MRR was set to its lowest height mode where the vertical profile of reflectivity and Doppler velocity are given at 35 m vertical and one-minute temporal resolution extending from near the surface (105 m) to 1 km above the ground. The vertical air velocity plays a relatively insignificant role in winter precipitation and Doppler velocity is directly related to the fall speed of hydrometeors. MRR is therefore a great asset for visually inspecting and evaluating the precipitation structure from beginning to end of the event within the boundary layer.

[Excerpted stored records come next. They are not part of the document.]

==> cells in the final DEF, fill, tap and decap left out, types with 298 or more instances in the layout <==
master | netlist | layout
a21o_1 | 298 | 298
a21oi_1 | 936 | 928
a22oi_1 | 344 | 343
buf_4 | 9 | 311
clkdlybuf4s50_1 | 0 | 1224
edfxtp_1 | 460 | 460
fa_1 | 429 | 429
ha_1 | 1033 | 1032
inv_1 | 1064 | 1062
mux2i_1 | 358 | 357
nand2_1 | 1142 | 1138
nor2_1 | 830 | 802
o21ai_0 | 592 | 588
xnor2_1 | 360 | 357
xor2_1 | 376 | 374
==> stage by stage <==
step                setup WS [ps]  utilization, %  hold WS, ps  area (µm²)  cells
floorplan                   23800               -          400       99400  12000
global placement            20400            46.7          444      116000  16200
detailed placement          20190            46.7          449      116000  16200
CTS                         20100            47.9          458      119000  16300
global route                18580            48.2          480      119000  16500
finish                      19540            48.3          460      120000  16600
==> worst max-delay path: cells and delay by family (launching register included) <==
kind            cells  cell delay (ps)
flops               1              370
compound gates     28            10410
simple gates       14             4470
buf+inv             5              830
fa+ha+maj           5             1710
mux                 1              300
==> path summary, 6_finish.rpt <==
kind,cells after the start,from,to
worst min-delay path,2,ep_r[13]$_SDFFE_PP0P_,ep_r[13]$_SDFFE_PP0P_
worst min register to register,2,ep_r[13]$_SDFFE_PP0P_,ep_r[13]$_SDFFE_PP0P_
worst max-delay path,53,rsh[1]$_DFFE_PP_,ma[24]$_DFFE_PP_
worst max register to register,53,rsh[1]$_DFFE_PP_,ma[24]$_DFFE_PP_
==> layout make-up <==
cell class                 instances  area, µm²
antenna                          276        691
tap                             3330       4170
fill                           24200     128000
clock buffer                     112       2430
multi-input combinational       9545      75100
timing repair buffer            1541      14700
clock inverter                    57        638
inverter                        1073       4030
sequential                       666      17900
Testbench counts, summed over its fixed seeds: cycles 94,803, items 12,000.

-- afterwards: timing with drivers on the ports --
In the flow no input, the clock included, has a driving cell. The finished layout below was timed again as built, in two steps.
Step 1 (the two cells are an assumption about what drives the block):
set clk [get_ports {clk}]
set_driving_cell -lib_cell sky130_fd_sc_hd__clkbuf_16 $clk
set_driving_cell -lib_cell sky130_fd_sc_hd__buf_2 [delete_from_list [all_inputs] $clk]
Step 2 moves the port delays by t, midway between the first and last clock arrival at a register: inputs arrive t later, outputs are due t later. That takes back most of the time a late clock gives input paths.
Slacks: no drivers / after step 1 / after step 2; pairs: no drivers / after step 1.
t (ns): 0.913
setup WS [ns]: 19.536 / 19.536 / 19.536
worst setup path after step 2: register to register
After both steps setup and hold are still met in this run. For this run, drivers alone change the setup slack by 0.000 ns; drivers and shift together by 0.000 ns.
This design comes from an exercise in tuning for small area, a short achievable clock period and few clock cycles per item on the open sky130 flow, not from production work. Only simulation tests tie the RTL to the original design; equivalence was not proved.

## the baseline
==> module xu_aes, before the edit <==
module xu_aes (
    input  wire         clk,
    input  wire         rst,         
    input  wire         in_valid,
    output wire         in_ready,
    input  wire         in_key256,   
    input  wire [255:0] in_key,
    input  wire [127:0] in_block,
    output reg          out_valid,
    output wire [127:0] out_data
);
  function [7:0] xtime;
    input [7:0] b;
    xtime = {b[6:0], 1'b0} ^ (b[7] ? 8'h1b : 8'h00);
  endfunction
  localparam NC = 1;
  reg [NC-1:0] q_act;      
  reg [NC-1:0] q_k256;
  reg  [3:0]  q_rnd;       
  reg  [7:0]  q_rcon;
  reg         q_rot;       
  reg [127:0] q_state;
  reg [127:0] q_ka;        
  reg [127:0] q_kb;        
  reg  [31:0] q_kw;        
  reg         p_act;
  reg [NC-1:0] p_k256;
  reg  [3:0]  p_rnd;       
  reg [NC-1:0] p_last;     
  reg [NC-1:0] p_cont;     
  reg  [7:0]  p_rcon;
  reg         p_rot;
  reg [287:0] p_m;         
  reg  [71:0] p_km;        
  reg [127:0] p_kp;        
  reg [127:0] p_kb;
  reg [127:0] r_out;       
  assign out_data = r_out;
  genvar gi;
  wire order_ok = !q_act[0] || !q_k256[0] || (q_rnd >= 4'd4);
  reg  r_ready;
  assign in_ready = r_ready;
  wire       lastq0     = q_k256[0] ? (q_rnd == 4'd13) : (q_rnd == 4'd9);
  wire       p_cont_n   = q_act[0] && !lastq0;
  wire       q_act_n    = p_cont[0] || (in_valid && order_ok);
  wire       q_k256_n   = p_cont[0] ? p_k256[0] : in_key256;
  wire [3:0] q_rnd_n    = p_cont[0] ? p_rnd : 4'd0;
  wire       order_ok_n = !q_act_n || !q_k256_n || (q_rnd_n >= 4'd4);
  always @(posedge clk) begin
    if (rst)
      r_ready <= 1'b1;
    else
      r_ready <= !p_cont_n && order_ok_n;
  end
  wire [127:0] act_w, k256_w;
  generate
    for (gi = 0; gi < 128; gi = gi + 1) begin : g_ctl
      assign act_w[gi]  = p_cont[gi * NC / 128];
      assign k256_w[gi] = p_k256[gi * NC / 128];
    end
  endgenerate
  wire [31:0]  q_rc    = {24'd0, q_rot ? q_rcon : 8'd0};
  wire [287:0] m_nxt;
  wire  [71:0] km_nxt;
  generate
    for (gi = 0; gi < 16; gi = gi + 1) begin : g_sa
      xu_aes_sbox_top u_top (.a(q_state[8*gi +: 8]), .m(m_nxt[18*gi +: 18]));
    end
    for (gi = 0; gi < 4; gi = gi + 1) begin : g_ka
      xu_aes_sbox_top u_top (.a(q_kw[8*gi +: 8]), .m(km_nxt[18*gi +: 18]));
    end
  endgenerate
  always @(posedge clk) begin
    if (rst)
      p_act <= 1'b0;
    else
      p_act <= q_act[0];
    p_k256 <= q_k256;
    p_rnd  <= q_rnd + 4'd1;
    p_last <= (q_k256 & {NC{q_rnd == 4'd13}}) | (~q_k256 & {NC{q_rnd == 4'd9}});
    if (rst)
      p_cont <= {NC{1'b0}};
    else
      p_cont <= q_act & ~((q_k256 & {NC{q_rnd == 4'd13}}) | (~q_k256 & {NC{q_rnd == 4'd9}}));
    p_rcon <= q_rcon;
    p_rot  <= q_rot;
    p_m    <= m_nxt;
    p_km   <= km_nxt;
    p_kp   <= {q_ka[127:96] ^ q_ka[95:64] ^ q_ka[63:32] ^ q_ka[31:0] ^ q_rc,
               q_ka[95:64] ^ q_ka[63:32] ^ q_ka[31:0] ^ q_rc,
               q_ka[63:32] ^ q_ka[31:0] ^ q_rc,
               q_ka[31:0] ^ q_rc};
    p_kb   <= q_kb;
  end
  wire [127:0] sb;
  wire  [31:0] ksub;
  generate
    for (gi = 0; gi < 16; gi = gi + 1) begin : g_sb
      xu_aes_sbox_bot u_bot (.m(p_m[18*gi +: 18]), .y(sb[8*gi +: 8]));
    end
    for (gi = 0; gi < 4; gi = gi + 1) begin : g_kb
      xu_aes_sbox_bot u_bot (.m(p_km[18*gi +: 18]), .y(ksub[8*gi +: 8]));
    end
  endgenerate
  wire [127:0] sr;
  generate
    for (gi = 0; gi < 16; gi = gi + 1) begin : g_shift
      assign sr[8*gi +: 8] = sb[8*((gi + 4*(gi % 4)) % 16) +: 8];
    end
  endgenerate
  wire [127:0] mx;
  generate
    for (gi = 0; gi < 4; gi = gi + 1) begin : g_mix
      wire [7:0] a0 = sr[32*gi +: 8];
      wire [7:0] a1 = sr[32*gi + 8 +: 8];
      wire [7:0] a2 = sr[32*gi + 16 +: 8];
      wire [7:0] a3 = sr[32*gi + 24 +: 8];
      wire [7:0] t  = a0 ^ a1 ^ a2 ^ a3;
      assign mx[32*gi +: 8]      = t ^ xtime(a0 ^ a1);
      assign mx[32*gi + 8 +: 8]  = t ^ xtime(a1 ^ a2);
      assign mx[32*gi + 16 +: 8] = t ^ xtime(a2 ^ a3);
      assign mx[32*gi + 24 +: 8] = t ^ xtime(a3 ^ a0);
    end
  endgenerate
  wire [31:0]  k0      = p_kp[31:0];
  wire [31:0]  k1      = p_kp[63:32];
  wire [31:0]  k2      = p_kp[95:64];
  wire [31:0]  k3      = p_kp[127:96];
  wire [127:0] knext   = {k3, k2, k1, k0} ^ {4{ksub}};
  wire [127:0] rkey    = (k256_w & p_kb) | (~k256_w & knext);
  wire [127:0] last_out  = sr ^ rkey;
  wire [127:0] round_out = last_out ^ mx;
  wire [127:0] state_nxt = (act_w & round_out) | (~act_w & (in_block ^ in_key[127:0]));
  wire [31:0]  kw_in  = in_key256 ? in_key[255:224] : in_key[127:96];
  wire         rot_n  = !p_k256[0] || !p_rot;       
  wire [31:0]  kw_n   = rot_n ? {knext[103:96], knext[127:104]} : knext[127:96];
  integer c;
  always @(posedge clk) begin
    for (c = 0; c < NC; c = c + 1) begin
      if (rst)
        q_act[c] <= 1'b0;
      else
        q_act[c] <= p_cont[c] || (in_valid && order_ok);
      q_k256[c] <= p_cont[c] ? p_k256[c] : in_key256;
    end
    if (rst)
      out_valid <= 1'b0;
    else
      out_valid <= p_act && p_last[0];
    q_state <= state_nxt;
    r_out   <= last_out;
    q_ka    <= (act_w & rkey) | (~act_w & in_key[127:0]);
    q_kb    <= (act_w & knext) | (~act_w & in_key[255:128]);
    q_kw    <= p_cont[0] ? kw_n : {kw_in[7:0], kw_in[31:8]};
    if (p_cont[0]) begin
      q_rnd  <= p_rnd;
      q_rcon <= p_rot ? xtime(p_rcon) : p_rcon;
      q_rot  <= rot_n;
    end else begin
      q_rnd  <= 4'd0;
      q_rcon <= 8'h01;
      q_rot  <= 1'b1;
    end
  end
endmodule
==> flow/config.mk <==
export PLATFORM = sky130hd
export DESIGN_NAME = xu_aes
export DESIGN_NICKNAME = xu_aes
export VERILOG_FILES = /design/flow/design.v
export SDC_FILE = /design/flow/constraint.sdc
export NUM_CORES = 4
export LEC_CHECK = 0
export ABC_CLOCK_PERIOD_IN_PS = 5000
export CAP_MARGIN = 20
export CORE_MARGIN = 2
export CORE_UTILIZATION = 50
export CTS_BUF_LIST = sky130_fd_sc_hd__clkbuf_8
export CTS_CLUSTER_SIZE = 20
export PLACE_DENSITY = 0.6
export SETUP_SLACK_MARGIN = 5
export SLEW_MARGIN = 20
==> flow/constraint.sdc <==
create_clock -name core_clock -period 10.0 [get_ports {clk}]
set_input_delay 2.0000 -clock core_clock [delete_from_list [all_inputs] [get_ports {clk}]]
set_output_delay 2.0000 -clock core_clock [all_outputs]
set_load 0.01 [all_outputs]
standard.sh (not shown) runs the stock make flow with config.mk's settings and CLKGATE_MAP_FILE= SYNTH_SCRIPT=/design/flow/synth_recipe.tcl, a recipe that flattens the netlist after the stock synthesis.
==> flow/flow/run.sh <==
#!/bin/bash
set -euo pipefail
W=$(pwd)
SETUP_MARGIN=6.5
cat > "$W/my_synth.tcl" <<EOT
proc abc {args} {
  set i [lsearch -exact \$args -script]
  if {\$i >= 0} { set args [lreplace \$args \$i [expr {\$i + 1}] -script $W/flow/abc_nf.script] }
  puts "abc with flow/abc_nf.script: \$args"
  yosys abc {*}\$args
}
source $W/synth_recipe.tcl
EOT
bash standard.sh SYNTH_SCRIPT="$W/my_synth.tcl" \
  BUFFER_PORTS_ARGS="-buffer_cell sky130_fd_sc_hd__buf_1" \
  SETUP_SLACK_MARGIN="$SETUP_MARGIN" finish > "$W/standard.log" 2>&1
==> flow/flow/abc_nf.script <==
strash
&get -n
&fraig -x
&put
scorr
dc2
dretime
strash
&get -n
&dch -f
&nf -R 10
&put
buffer -c
topo
stime -c
upsize -c
dnsize -c
Testbench counts of the baseline, summed over its fixed seeds: cycles 24,800, blocks 2,048.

During the 2013-14 winter, ten distinct precipitation events were observed at WFF. Two of the events were labeled “cold rain” events where ASOS temperature was within 5-10˚C range and two other events were labeled “cold snow” events where temperature remained less than -5˚C. The remaining events occurred at temperatures above -5˚C where a number of systems started as rain followed by mixed and frozen precipitation and vice versa. A number of systems had frozen precipitation aloft but mixed or liquid precipitation was observed at the ground. Considering the ASOS precipitation code as a reference, a comparative study of precipitation type was conducted among US-wide available HID and MRMS products and WFF specific APU and PIP outputs. It is clear that each sensor or product outputs the precipitation type differently. An important aspect is to document the performance each output at various conditions. The classification of snow in a cold rain event or rain in a cold snow event is of course important feedback to report to the algorithm developer. It is understandable that the radar-based products may fail to report the correct precipitation type at the surface in warm snow events. Indeed, currently the DPR and combined radar-radiometer algorithms determine the precipitation type and rate near, but not necessarily at the surface based on lowest reliable clutter-free gate, which can be 2 km above the ground at farthest edge of the scan.

The study is expected to provide a reference on the accuracy of radar-based precipitation type products. While WFF is a challenging site since it sits on rain-snow line for numerous systems, the mountainous areas can bring additional challenge in determining the precipitation type.

Dolan, B., S. Rutledge, S. Lim, V. Chandrasekar, and M. Thurai, 2013: A robust C-band hydrometeor identification algorithm and application to a long-term polarimetric radar dataset. J. Applied Meteorology Climatology, 52, 2162-2186.

Wen, Y., P. Kirstetter, J. J. Gourley, Y. Hong, A. Behrangi, Z. Flaming, 2017: Evaluation of MRMS snowfall products over the western United States. J. Hydrometeorology (in print).